Se podrían encontrar una retahíla de explicaciones psicológicas y sociológicas a los motivos de la degradación, pero existe una solución mucho más rápida y efectiva para parar esto, y es la legislación. La plataforma australiana Kick se promociona como una alternativa más permisiva que Twitch, con reglas más flexibles frente a la restricción de contenidos relacionados con copyright, discurso de odio, apuestas, acoso y sexualidad. Claro que está prohibido el contenido violento, pero ojos que no ven, plataforma que no siente. Existe un equipo de moderación 24/7 que utiliza IA, reportes de usuarios y auditorías regulares para identificar y sancionar contenido nocivo.
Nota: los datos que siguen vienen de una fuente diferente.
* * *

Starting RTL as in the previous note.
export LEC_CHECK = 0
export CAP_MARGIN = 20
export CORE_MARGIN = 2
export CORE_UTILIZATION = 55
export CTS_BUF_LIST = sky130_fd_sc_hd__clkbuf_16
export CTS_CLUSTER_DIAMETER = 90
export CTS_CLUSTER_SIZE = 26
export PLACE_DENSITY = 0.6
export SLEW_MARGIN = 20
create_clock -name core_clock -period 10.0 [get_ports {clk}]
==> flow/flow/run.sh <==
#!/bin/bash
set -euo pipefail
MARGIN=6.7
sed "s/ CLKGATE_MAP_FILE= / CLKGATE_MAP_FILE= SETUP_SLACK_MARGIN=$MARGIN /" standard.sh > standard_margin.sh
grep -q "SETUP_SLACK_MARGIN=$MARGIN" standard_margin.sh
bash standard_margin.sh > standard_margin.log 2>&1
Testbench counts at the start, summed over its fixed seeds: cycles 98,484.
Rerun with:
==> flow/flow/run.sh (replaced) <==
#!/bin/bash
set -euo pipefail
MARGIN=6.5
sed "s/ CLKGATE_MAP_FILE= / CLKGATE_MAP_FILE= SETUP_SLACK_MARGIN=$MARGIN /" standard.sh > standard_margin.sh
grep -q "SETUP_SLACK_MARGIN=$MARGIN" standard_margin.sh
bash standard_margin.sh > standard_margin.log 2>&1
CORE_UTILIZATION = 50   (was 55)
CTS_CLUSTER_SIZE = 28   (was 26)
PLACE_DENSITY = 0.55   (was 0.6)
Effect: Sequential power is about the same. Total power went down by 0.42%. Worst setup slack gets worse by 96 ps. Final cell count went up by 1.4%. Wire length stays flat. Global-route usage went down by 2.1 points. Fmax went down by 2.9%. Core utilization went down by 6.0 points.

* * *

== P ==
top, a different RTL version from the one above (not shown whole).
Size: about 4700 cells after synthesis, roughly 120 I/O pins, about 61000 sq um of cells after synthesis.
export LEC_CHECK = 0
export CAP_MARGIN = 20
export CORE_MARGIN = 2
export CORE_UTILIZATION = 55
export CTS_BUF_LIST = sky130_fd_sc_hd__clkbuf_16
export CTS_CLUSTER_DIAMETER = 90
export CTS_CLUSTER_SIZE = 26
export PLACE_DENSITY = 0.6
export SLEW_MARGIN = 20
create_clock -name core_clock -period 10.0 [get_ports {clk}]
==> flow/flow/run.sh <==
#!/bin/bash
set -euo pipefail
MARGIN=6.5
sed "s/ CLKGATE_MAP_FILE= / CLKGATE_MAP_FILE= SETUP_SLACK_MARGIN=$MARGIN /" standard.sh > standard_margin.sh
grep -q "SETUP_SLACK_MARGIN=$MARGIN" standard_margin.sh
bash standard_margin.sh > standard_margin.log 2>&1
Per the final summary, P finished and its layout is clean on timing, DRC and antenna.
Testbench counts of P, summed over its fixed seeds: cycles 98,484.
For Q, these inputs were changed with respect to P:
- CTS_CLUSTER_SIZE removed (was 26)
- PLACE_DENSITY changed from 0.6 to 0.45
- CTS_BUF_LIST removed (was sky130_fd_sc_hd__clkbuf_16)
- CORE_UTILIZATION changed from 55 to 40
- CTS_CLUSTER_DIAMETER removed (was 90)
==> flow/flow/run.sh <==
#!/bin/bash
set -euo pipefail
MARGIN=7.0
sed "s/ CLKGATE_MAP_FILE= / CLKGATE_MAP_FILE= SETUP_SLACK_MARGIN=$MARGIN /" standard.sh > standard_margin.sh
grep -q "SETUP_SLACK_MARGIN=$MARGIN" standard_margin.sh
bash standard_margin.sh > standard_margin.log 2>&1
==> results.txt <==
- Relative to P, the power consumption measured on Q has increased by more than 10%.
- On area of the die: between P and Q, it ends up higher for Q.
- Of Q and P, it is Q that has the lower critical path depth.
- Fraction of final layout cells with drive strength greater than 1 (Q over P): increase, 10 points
Source: an optimization exercise on an open RTL-to-GDS flow (aim: a short achievable clock period and few clock cycles). Production flows keep margins and buffers that such runs may drop.
In this exercise RTL edits were held to simulation tests only and were not proved equivalent to the original.
No activity file was given, so power comes from the tool's default toggle rates.

## riscvsingle
module riscvsingle(clk, reset,
                   PC,
                   Instr,
                   MemWrite,
                   ALUResult, WriteData,
                   ReadData);
Size in the first run: roughly 2500 flip-flops, about 120000 µm² of cells after synthesis.
export LEC_CHECK = 0
export ABC_CLOCK_PERIOD_IN_PS = 2000
export CAP_MARGIN = 20
export CELL_PAD_IN_SITES_DETAIL_PLACEMENT = 2
export CELL_PAD_IN_SITES_GLOBAL_PLACEMENT = 3
export CORE_MARGIN = 2
export CORE_UTILIZATION = 28
export PLACE_DENSITY = 0.35
export SLEW_MARGIN = 20
export SYNTH_HIERARCHICAL = 1
create_clock -name core_clock -period 13.0 [get_ports {clk}]
standard.sh (not shown) runs the stock make flow with config.mk's settings and CLKGATE_MAP_FILE= SYNTH_SCRIPT=/design/flow/synth_recipe.tcl, a recipe that flattens the netlist after the stock synthesis.
==> flow/flow/run.sh <==
#!/bin/bash
# Standard synthesis and layout; repair aims at a tighter period than the
# 13 ns constraint (SDC unchanged) by raising the setup slack margin.
set -euo pipefail
MARGIN=$(cat flow/margin.txt)
bash standard.sh synth > synth.log 2>&1
bash standard.sh SETUP_SLACK_MARGIN=$MARGIN finish > layout.log 2>&1
==> flow/flow/margin.txt <==
8.8
Testbench counts at the start, summed over its fixed seeds: cycles 150,831.
Then changed:
==> flow/flow/margin.txt (replaced) <==
8.6
--- a/flow/config.mk
+++ b/flow/config.mk
@@ -10,2 +10,2 @@
-export CELL_PAD_IN_SITES_DETAIL_PLACEMENT = 2
-export CELL_PAD_IN_SITES_GLOBAL_PLACEMENT = 3
+export CELL_PAD_IN_SITES_DETAIL_PLACEMENT = 1
+export CELL_PAD_IN_SITES_GLOBAL_PLACEMENT = 2
@@ -13,2 +13,2 @@
-export CORE_UTILIZATION = 28
-export PLACE_DENSITY = 0.35
+export CORE_UTILIZATION = 35
+export PLACE_DENSITY = 0.45
Outcome: The changed run produced a clean layout. Final cell count decreases by 9.8%. Total power shrinks by 4.8%. Via count falls by 1.8%. Combinational power came out lower by 11%. Clock skew came out higher by 0.0094 ns. Worst setup slack is better by 0.024 ns.

job 102:
Another version of the RTL of riscvsingle (not shown whole).
Size: about 290 I/O pins, roughly 0.12 mm2 of cells after synthesis.
// riscvsingle
module riscvsingle(clk, reset,
                   PC,
                   Instr,
                   MemWrite,
                   ALUResult, WriteData,
                   ReadData);
  input clk, reset;
  output [63:0] PC;
  input  [31:0] Instr;
  output MemWrite;
  output [63:0] ALUResult, WriteData;
  input  [63:0] ReadData;
  reg [63:0] pc_f;
  reg        x_br;         
  reg        x_ld;
  reg        x_sd;
  reg        x_we;         
  reg [4:0]  x_rd;
  reg [63:0] x_a, x_b, x_imm;          
  reg        sa_m, sa_w, sa_r;         
  reg        sa_l, sd_l, sb_l;         
  reg        sb_m, sb_w, sb_r;         
  reg        sb_mn, sb_wn, sb_rn, sb_i;
  reg        sd_m, sd_w, sd_r;         
  reg        x_sub;
  reg        x_sand, x_sor, x_sslt, x_ssum;
  reg [63:0] x_tgt;
  reg        m_we;
  reg        m_ld;
  reg [4:0]  m_rd;
  reg [63:0] m_res;
  reg [63:0] alu_q;
  reg [63:0] wd_q;
  reg        mw_q;
  reg [63:0] w_res;
  reg [63:0] rf [1:31];
  assign PC        = pc_f;
  assign ALUResult = alu_q;
  assign WriteData = wd_q;
  assign MemWrite  = mw_q;
  wire [6:0] op    = Instr[6:0];
  wire [4:0] f_rs1 = Instr[19:15];
  wire [4:0] f_rs2 = Instr[24:20];
  wire [4:0] f_rd  = Instr[11:7];
  wire [2:0] f3    = Instr[14:12];
  wire f_r    = (op[6:4] == 3'b011);
  wire f_i    = (op[6:4] == 3'b001);
  wire f_ld   = (op[6:4] == 3'b000);
  wire f_sd   = (op[6:4] == 3'b010);
  wire f_b    = (op[6:4] == 3'b110) & ~op[2];
  wire f_jal  = (op[6:4] == 3'b110) &  op[2];
  wire f_same = (f_rs1 == f_rs2);
  wire f_bt   = f_b & f_same;        
  wire f_br   = f_b & ~f_same;
  wire f_logic = (f_r | f_i) & f3[2] & f3[1];
  ...
make LEC_CHECK=0 ABC_CLOCK_PERIOD_IN_PS=2000 CAP_MARGIN=20 CELL_PAD_IN_SITES_DETAIL_PLACEMENT=1 CELL_PAD_IN_SITES_GLOBAL_PLACEMENT=2 CORE_MARGIN=2 CORE_UTILIZATION=35 PLACE_DENSITY=0.45 SETUP_SLACK_MARGIN=5 SLEW_MARGIN=20 SYNTH_HIERARCHICAL=1 finish   # period 13.0 ns
run.sh (not shown) runs the stock make flow with config.mk's settings and CLKGATE_MAP_FILE= SYNTH_SCRIPT=/design/flow/synth_recipe.tcl, a recipe that flattens the netlist after the stock synthesis.
Stock flow here: none of the scripts above is used.
Testbench counts of job 102, summed over its fixed seeds: cycles 150,406.
Context: an optimization exercise on an open-source flow, tuned for small area. The choices shown serve that exercise and are no tape-out recipe.
Only simulation tests tie the RTL to the original design; equivalence was not proved.
Power and IR drop assume default switching activity.

## red
// security
module security
		#(
			parameter	MAIN_MEM_ADDR = 14,
			parameter	CACHE_ADDR = 7,
			parameter 	PREG_PROTECT_LOW = 384,
			parameter 	PREG_PROTECT_HIGH = 767
		)
		(
			input clock,
			input reset,
			input [MAIN_MEM_ADDR-1:0]	mainmem_address,
			input [CACHE_ADDR-1:0]		cache_address,
			input 						MemoryAccess,
			input 						cache_hit,
			input 						cache_miss,
			output	reg					IRQ,
			output	wire				VVV_STATE
		);
Size in the first run: roughly 28 I/O pins.
Settings: LEC_CHECK=0, CAP_MARGIN=5, CORE_MARGIN=2, CORE_UTILIZATION=55, CTS_BUF_LIST=sky130_fd_sc_hd__clkbuf_8, CTS_CLUSTER_DIAMETER=50, CTS_CLUSTER_SIZE=16, GPL_TIMING_DRIVEN=0, SLEW_MARGIN=5, SYNTH_HIERARCHICAL=1, SYNTH_MINIMUM_KEEP_SIZE=0; clock period 6.0 ns.
standard.sh (not shown) runs the stock make flow with config.mk's settings and CLKGATE_MAP_FILE= SYNTH_SCRIPT=/design/flow/synth_recipe.tcl, a recipe that flattens the netlist after the stock synthesis.
==> flow/flow/run.sh <==
#!/bin/bash
# Own layout flow: the standard flow (standard.sh, standard synthesis unchanged) with
# - input/output port buffers of the smallest buffer cell (resized later by repair_design),
# - clock tree from clkbuf_8 cells without dummy loads,
# - power (area) recovery on paths with positive slack after global routing.
set -euo pipefail
export BUFFER_PORTS_ARGS="-buffer_cell sky130_fd_sc_hd__buf_1"
export CTS_ARGS="-sink_clustering_enable -repair_clock_nets -buf_list sky130_fd_sc_hd__clkbuf_8 -sink_clustering_size 18 -sink_clustering_max_diameter 50 -dont_use_dummy_load"
export RECOVER_POWER=100
bash standard.sh > standard_flow.log 2>&1
#### Input delta (blue over red)
# red
export LEC_CHECK = 0
export CAP_MARGIN = 5
export CORE_MARGIN = 2
export CORE_UTILIZATION = 55
export CTS_BUF_LIST = sky130_fd_sc_hd__clkbuf_8
export CTS_CLUSTER_DIAMETER = 50
export CTS_CLUSTER_SIZE = 16
export GPL_TIMING_DRIVEN = 0
export SLEW_MARGIN = 5
export SYNTH_HIERARCHICAL = 1
export SYNTH_MINIMUM_KEEP_SIZE = 0
create_clock -name core_clock -period 6.0 [get_ports {clock}]
# blue
export LEC_CHECK = 0
export CAP_MARGIN = 10
export CORE_MARGIN = 2
export CORE_UTILIZATION = 55
export CTS_BUF_LIST = sky130_fd_sc_hd__clkbuf_8
export CTS_CLUSTER_DIAMETER = 50
export CTS_CLUSTER_SIZE = 16
export GPL_TIMING_DRIVEN = 0
export SLEW_MARGIN = 10
export SYNTH_HIERARCHICAL = 1
export SYNTH_MINIMUM_KEEP_SIZE = 0
create_clock -name core_clock -period 6.0 [get_ports {clock}]
--- a/flow/flow/run.sh
+++ b/flow/flow/run.sh
@@ -8 +8 @@
-export CTS_ARGS="-sink_clustering_enable -repair_clock_nets -buf_list sky130_fd_sc_hd__clkbuf_8 -sink_clustering_size 18 -sink_clustering_max_diameter 50 -dont_use_dummy_load"
+export CTS_ARGS="-sink_clustering_enable -repair_clock_nets -buf_list sky130_fd_sc_hd__clkbuf_8 -sink_clustering_size 16 -sink_clustering_max_diameter 50 -dont_use_dummy_load"
==> comparison <==
The area overhead of the layout relative to synthesis reported for blue is smaller than that of red by 0.43 points.
blue reports a higher power than red does.
Of blue and red, blue shows the higher global-route usage, with red below it.
What follows belongs to an exercise in optimizing a design on an open flow for small area; a production flow would make more cautious choices.
In this exercise RTL edits were held to simulation tests only and were not proved equivalent to the original.
Power figures rest on the tool's default switching activity, not on a simulated workload.

<file path="design/flow/design.v">
`timescale 1ns / 1ps
module Zmija(
input clk50, reset, up, down, left, right,
output [9:0] yCount,
output [9:0] xCount,
output VGA_hSync,
output VGA_vSync,
output VGA_R,
output VGA_G,
output VGA_B
 );
    parameter H_DISPLAY = 640;
    parameter H_FRONT_PORCH = 27;
    parameter H_SYNC_WIDTH = 96;
    parameter H_BACK_PORCH = 37;
    parameter H_TOTAL = 800;
    parameter V_DISPLAY = 485;
    parameter V_FRONT_PORCH = 8;
    parameter V_SYNC_WIDTH = 2;
    parameter V_BACK_PORCH = 26;
    parameter V_TOTAL = 521;
    parameter TIMER_MAX = 61799;
    reg [9:0] hCount, vCount;
    reg [5:0] k_s;
    reg [4:0] k_r;
    reg [9:0] hCount_next, vCount_next;
    reg hSync, vSync;
    reg hSync_next, vSync_next;
    reg red_value, green_value;
    wire blue_value = 1'b0;
    reg [5:0] x1, x2, x3, x4;
    reg [4:0] y1, y2, y3, y4;
    reg [5:0] apple_x1,apple_x2;
    reg [4:0] apple_y1,apple_y2;
    reg game_over;
    reg [31:0] timer_1;
    reg b;
    reg [1:0] direction;
    reg [1:0] controll;
    reg clk25;
    wire pix_en = ~clk25;
    always @(posedge clk50 or posedge reset) begin
        if (reset)
            clk25 <= 1'b0;
        else
            clk25 <= ~clk25;
    end
    always @(posedge clk50 or posedge reset) begin
        if(reset) begin
            vCount <= 0;
            hCount <= 0;
            vSync <= 1'b0;
            hSync <= 1'b0;
        end
        else begin
            vCount <= vCount_next;
            hCount <= hCount_next;
            vSync <= vSync_next;
            hSync <= hSync_next;
        end
    end
    always @(posedge clk50 or posedge reset) begin
        if(reset)
            hCount_next <= 0;
        else if (pix_en) begin
            if (hCount == H_TOTAL - 1)
                hCount_next <= 0;
            else
                hCount_next <= hCount + 1;
        end
    end
    always @(posedge clk50 or posedge reset) begin
        if(reset)
            vCount_next <= 0;
        else if (pix_en) begin
            if (hCount == H_TOTAL - 1) begin
                if(vCount == V_TOTAL - 1)
                    vCount_next <= 0;
                else
                    vCount_next <= vCount + 1;
            end
        end
    end
    always @(posedge clk50 or posedge reset) begin
        if(reset)
            controll<=0;
        else if (pix_en) begin
            if(up) begin
                if(direction != 1)
                    controll <= 3;
            end
            else if(left) begin
                if(direction != 0)
                    controll <= 2;
            end
            else if(down) begin
                if(direction != 3)
                    controll <= 1;
            end
            else if(right) begin
                if(direction != 2)
                    controll <= 0;
            end
        end
    end
    always @(posedge clk50) begin
      if (pix_en) begin
        k_s <= hCount [9:4];
        k_r <= vCount [9:4];
        if (reset)
        begin
            x1 <= 4;
            x2 <= 3;
            x3 <= 2;
            x4 <= 1;
            y1 <= 1;
            y2 <= 1;
            y3 <= 1;
            y4 <= 1;
            game_over<=0;
            apple_x1 <=32;
            apple_y1 <= 3;
            apple_x2 <=5 ;
            apple_y2 <= 25;
            direction <=0;
            red_value <= 0;
            green_value <= 0;
            timer_1 <= 0;
            b <= 0;
        end
        else
        begin
        if(x1==0 || x1 == 37 || y1==0 || y1==29 || game_over==1)
        begin
            game_over<=1;
            red_value<=0;
            green_value<=0;
        end
        else
        begin
        if(k_r < 30 && hCount [3:0]==0)
        begin 
                green_value <= 0;
                red_value<=0;
        end
        else if(k_s < 38 && vCount [3:0]==0)  
        begin
                green_value <= 0;
                red_value<=0;
        end
        else if((k_r == y1)&&(k_s==x1))
        begin
                green_value<=1;
                red_value<=0;
        end
        else if(k_r == y2 && k_s==x2)
        begin
                green_value<=1;
                red_value<=0;
        end
        else if(k_r == y3 && k_s==x3)
        begin
                green_value<=1;
                red_value<=0;
        end
        else if(k_r == y4 && k_s==x4)
        begin
                green_value<=1;
                red_value<=0;
        end
        else if(k_r== apple_y1 && k_s == apple_x1)
                red_value<=1;
        else if(k_r== apple_y2 && k_s == apple_x2)
                red_value<=1;
        else
        begin
                green_value<=0;
                red_value<=0;
        end
        end
        if(x1 == apple_x1 && y1==apple_y1)
                apple_x1<=45;
        if(x1 == apple_x2 && y1==apple_y2)
                apple_x2<=45;
        case(direction)
            0: begin
                if(b)
                begin
                    x1<=x1+1;
                    x2<=x1;
                    y2<=y1;
                    x3<=x2;
                    y3<=y2;
                    x4<=x3;
                    y4<=y3;
                end
            end
            1:begin
                if(b)
                begin
                    y1<=y1+1;
                    x2<=x1;
                    y2<=y1;
                    x3<=x2;
                    y3<=y2;
                    x4<=x3;
                    y4<=y3;
                end
            end
            2:begin
                if(b)
                begin
                    x1<=x1-1;
                    x2<=x1;
                    y2<=y1;
                    x3<=x2;
                    y3<=y2;
                    x4<=x3;
                    y4<=y3;
                end
            end
            3:begin
                if(b)
                begin
                    y1<=y1-1;
                    x2<=x1;
                    y2<=y1;
                    x3<=x2;
                    y3<=y2;
                    x4<=x3;
                    y4<=y3;
                end
            end
        endcase
            if(k_s== 0 && k_r<30)
                red_value <= 1;
            else if(k_s== 37 && k_r<30)
                red_value <= 1;
            else if(k_s<40 && k_r==0)
                red_value <= 1;
            else if(k_s<40 && k_r==29)
                red_value <= 1;
        if(timer_1==TIMER_MAX)
        begin
            timer_1 <= 0;
            b <= 1;
            direction<=controll;
        end
        else begin
            timer_1 <= timer_1+1;
            b <= 0;
        end
        end
      end
    end
    always @(posedge clk50) begin
      if (pix_en) begin
        hSync_next <= (hCount >= (H_DISPLAY + H_FRONT_PORCH) && hCount <= (H_DISPLAY + H_FRONT_PORCH + H_SYNC_WIDTH - 1));
        vSync_next <= (vCount >= (V_DISPLAY + V_FRONT_PORCH) && vCount <= (V_DISPLAY + V_FRONT_PORCH + V_SYNC_WIDTH - 1));
      end
    end
    assign xCount = hCount;
    assign yCount = vCount;
    assign VGA_hSync = ~hSync;
    assign VGA_vSync = ~vSync;
    assign VGA_R = red_value;
    assign VGA_B = blue_value;
    assign VGA_G = green_value;
endmodule
</file>
Context: an optimization exercise on an open-source flow, tuned for small area. The choices shown serve that exercise and are no tape-out recipe.
Only simulation tests tie the RTL to the original design; equivalence was not proved.
Power is estimated from default activity; no workload was simulated.

// hft_accelerator
module hft_accelerator #(
    parameter CLK_FREQ = 5_000_000,
    parameter BAUD_RATE = 115200
)(
    input  logic clk,
    input  logic rst,
    input  logic uart_rx,
    output logic uart_tx
);
    localparam int CPB = CLK_FREQ / BAUD_RATE;    
    localparam logic [31:0] K_BUY  = 32'd12288000;
    localparam logic [31:0] K_SELL = 32'd28676096;
    logic [31:0] pr [14];           
    logic [13:0] tl;                
    logic [31:0] acc;               
    logic [15:0] qr;                
    logic [4:0]  ph;                
    logic        run;               
    logic        rxact, txact;      
    logic [5:0]  timer;             
    logic [3:0]  bitc;              
    logic [1:0]  bcnt;              
    logic [3:0]  npr;               
    logic        rxs;               
    logic        tx, nb;            
    logic        c0, c1, pos, sub, alnz, adel, holding;
    wire ph0   = (ph == 5'd0);
    wire ph31  = (ph == 5'd31);
    wire ph_lo28 = ~&ph[4:2];                                
    wire t_end = (timer == 6'(CPB - 1));
    wire [5:0] pc = timer;
    wire g_rng  = run & (pc >= 6'd3) & (pc <= 6'd28);
    wire g_cmp  = g_rng &  pc[0];                            
    wire g_add  = g_rng & ~pc[0];                            
    wire l_pass = run & (pc == 6'd29);                       
    wire d_pass = run & (pc == 6'd30);                       
    wire div_p  = run & (pc >= 6'd31) & (pc <= 6'd46);       
    wire qwr_p  = run & (pc[5:4] == 2'b10);                  
    wire mul_p  = run & (pc >= 6'd47) & (pc <= 6'd56);       
    wire mfirst = (pc == 6'd47);
  ...
For scale: roughly 830 cells after synthesis, ~4 I/O pins, about 0.013 mm² of cells after synthesis.
Settings: LEC_CHECK=0, CAP_MARGIN=20, CORE_MARGIN=2, CORE_UTILIZATION=85, CTS_BUF_LIST=sky130_fd_sc_hd__clkbuf_4, CTS_CLUSTER_DIAMETER=40, CTS_CLUSTER_SIZE=10, SLEW_MARGIN=20; clock period 200.0 ns.
run.sh (not shown) runs the stock make flow with config.mk's settings and CLKGATE_MAP_FILE= SYNTH_SCRIPT=/design/flow/synth_recipe.tcl, a recipe that flattens the netlist after the stock synthesis.
The starting point aborted during 3_5_place_dp on DPL-0033.
Next try:
Settings changed: CORE_UTILIZATION 85 to 72, CTS_BUF_LIST sky130_fd_sc_hd__clkbuf_4 to sky130_fd_sc_hd__clkbuf_4 sky130_fd_sc_hd__clkbuf_8, CTS_CLUSTER_SIZE 10 to 20.
This time the run produced a clean layout.
Synthesized cell count is unchanged.
Synthesized area stays the same.
This is an optimization exercise on Yosys and OpenROAD, whose aim is small area, a short achievable clock period and few clock cycles, not a production implementation.
At most, simulation tests tie the RTL to the original design; equivalence was not proved.
No functional check of the RTL was part of run 4.
Power is estimated from default activity; no workload was simulated.

## design/flow/flow/run.sh

```bash
#!/bin/bash
# Layout flow: the standard flow (standard.sh, all steps), except that
# - the buffers buffer_ports puts on every input and output port are
#   sky130_fd_sc_hd__buf_4 cells instead of the resizer's default choice;
# - after the resizer step of placement, outflops.tcl moves the buffer of
#   each output port that a flip-flop drives next to that flip-flop
#   (detailed placement then legalizes both), so the buffer, not the
#   flip-flop, drives the long wire to the edge of the die; the flip-flop
#   becomes a dfxtp_4 and the buffer a buf_8.
# - repair_timing (after placement, CTS and global routing) works to a setup
#   slack margin of 15 ns: at the design's 20 ns clock every path has far
#   more slack than that needs, so without the margin repair_timing leaves
#   the paths that set the period achieved as they are.
# - CTS puts buffers on the clock tree's wires every 150 um (CTS_BUF_DISTANCE).
# The make output goes to standard.log; ORFS keeps each step's log under orfs/logs.
set -e
export BUFFER_PORTS_ARGS="-buffer_cell sky130_fd_sc_hd__buf_4"
export POST_RESIZE_TCL="$PWD/flow/outflops.tcl"
export SETUP_SLACK_MARGIN=15
export CTS_BUF_DISTANCE=150
bash standard.sh > standard.log 2>&1
```

## design/flow/flow/outflops.tcl

```tcl
# Move the buffer of every output port that a flip-flop drives (and
# nothing else) onto that flip-flop's location, and make the flip-flop a
# dfxtp_4 and the buffer a buf_8; detailed placement legalizes them.
set block [ord::get_db_block]
set db [ord::get_db]
set ff4 [$db findMaster sky130_fd_sc_hd__dfxtp_4]
set buf8 [$db findMaster sky130_fd_sc_hd__buf_8]
set moved 0
foreach bterm [$block getBTerms] {
  if { [$bterm getIoType] != "OUTPUT" } { continue }
  set net [$bterm getNet]
  set drv {}
  foreach it [$net getITerms] { if { [$it isOutputSignal] } { lappend drv $it } }
  if { [llength $drv] != 1 } { puts "outflops: [$bterm getName] has no single driver"; continue }
  set buf [[lindex $drv 0] getInst]
  set bin {}
  foreach it [$buf getITerms] { if { [$it isInputSignal] } { lappend bin $it } }
  if { [llength $bin] != 1 } { puts "outflops: [$buf getName] is not a buffer"; continue }
  set inet [[lindex $bin 0] getNet]
  if { [llength [$inet getITerms]] != 2 || [llength [$inet getBTerms]] != 0 } {
    puts "outflops: [$bterm getName]: the buffer's input net has other loads"; continue
  }
  set ff {}
  foreach it [$inet getITerms] { if { [$it isOutputSignal] } { set ff [$it getInst] } }
  if { $ff == {} } { continue }
  set m [[$ff getMaster] getName]
  if { ![string match "*dfxtp*" $m] } { puts "outflops: [$ff getName] is $m, skipped"; continue }
  set loc [$ff getLocation]
  $buf setLocation [lindex $loc 0] [lindex $loc 1]
  $ff swapMaster $ff4
  $buf swapMaster $buf8
  incr moved
}
puts "outflops: moved $moved output buffers next to their flip-flops"
```

## design/flow/standard.sh

```bash
#!/bin/bash
# synth_recipe.tcl (not shown) runs the flow's synth.tcl, then flattens the netlist and writes it again
# the make line also repeats each setting of config.mk as NAME=value (left out here)
make -C /OpenROAD-flow-scripts/flow DESIGN_CONFIG=/design/flow/config.mk WORK_HOME=/design/flow/orfs CLKGATE_MAP_FILE= SYNTH_SCRIPT=/design/flow/synth_recipe.tcl "${@:-finish}"
```

## design/flow/config.mk

```make
export PLATFORM = sky130hd
export DESIGN_NAME = CVP14
export DESIGN_NICKNAME = CVP14
export VERILOG_FILES = /design/flow/design.v
export SDC_FILE = /design/flow/constraint.sdc
export NUM_CORES = 8
export LEC_CHECK = 0
export ABC_AREA = 1
export CAP_MARGIN = 50
export CORE_MARGIN = 2
export CORE_UTILIZATION = 50
export CTS_CLUSTER_DIAMETER = 120
export CTS_CLUSTER_SIZE = 24
export PLACE_DENSITY = 0.75
export SLEW_MARGIN = 50
```

## design/flow/constraint.sdc

```tcl
create_clock -name core_clock -period 20.0 [get_ports {Clk1}]
set_input_delay 4.0000 -clock core_clock [delete_from_list [all_inputs] [get_ports {Clk1}]]
set_output_delay 4.0000 -clock core_clock [all_outputs]
set_load 0.01 [all_outputs]
```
La evidencia es que no es suficiente. Y su laxitud puede tener consecuencias fatales. Las autoridades francesas están investigando el caso de Graven y ojalá las españolas no tengan que hacerlo en un futuro con Pérez. Lo que ya se denomina en la prensa internacional como el “Salvaje Oeste digital” refleja la vacuidad de los estándares de seguridad y control. Las víctimas, como siempre, son los más vulnerables. Pero la responsabilidad, para variar, es de la sociedad. Porque quien no prohíbe lo que puede impedir, parece consentirlo. Y el que permite el mal, está haciendo el mal.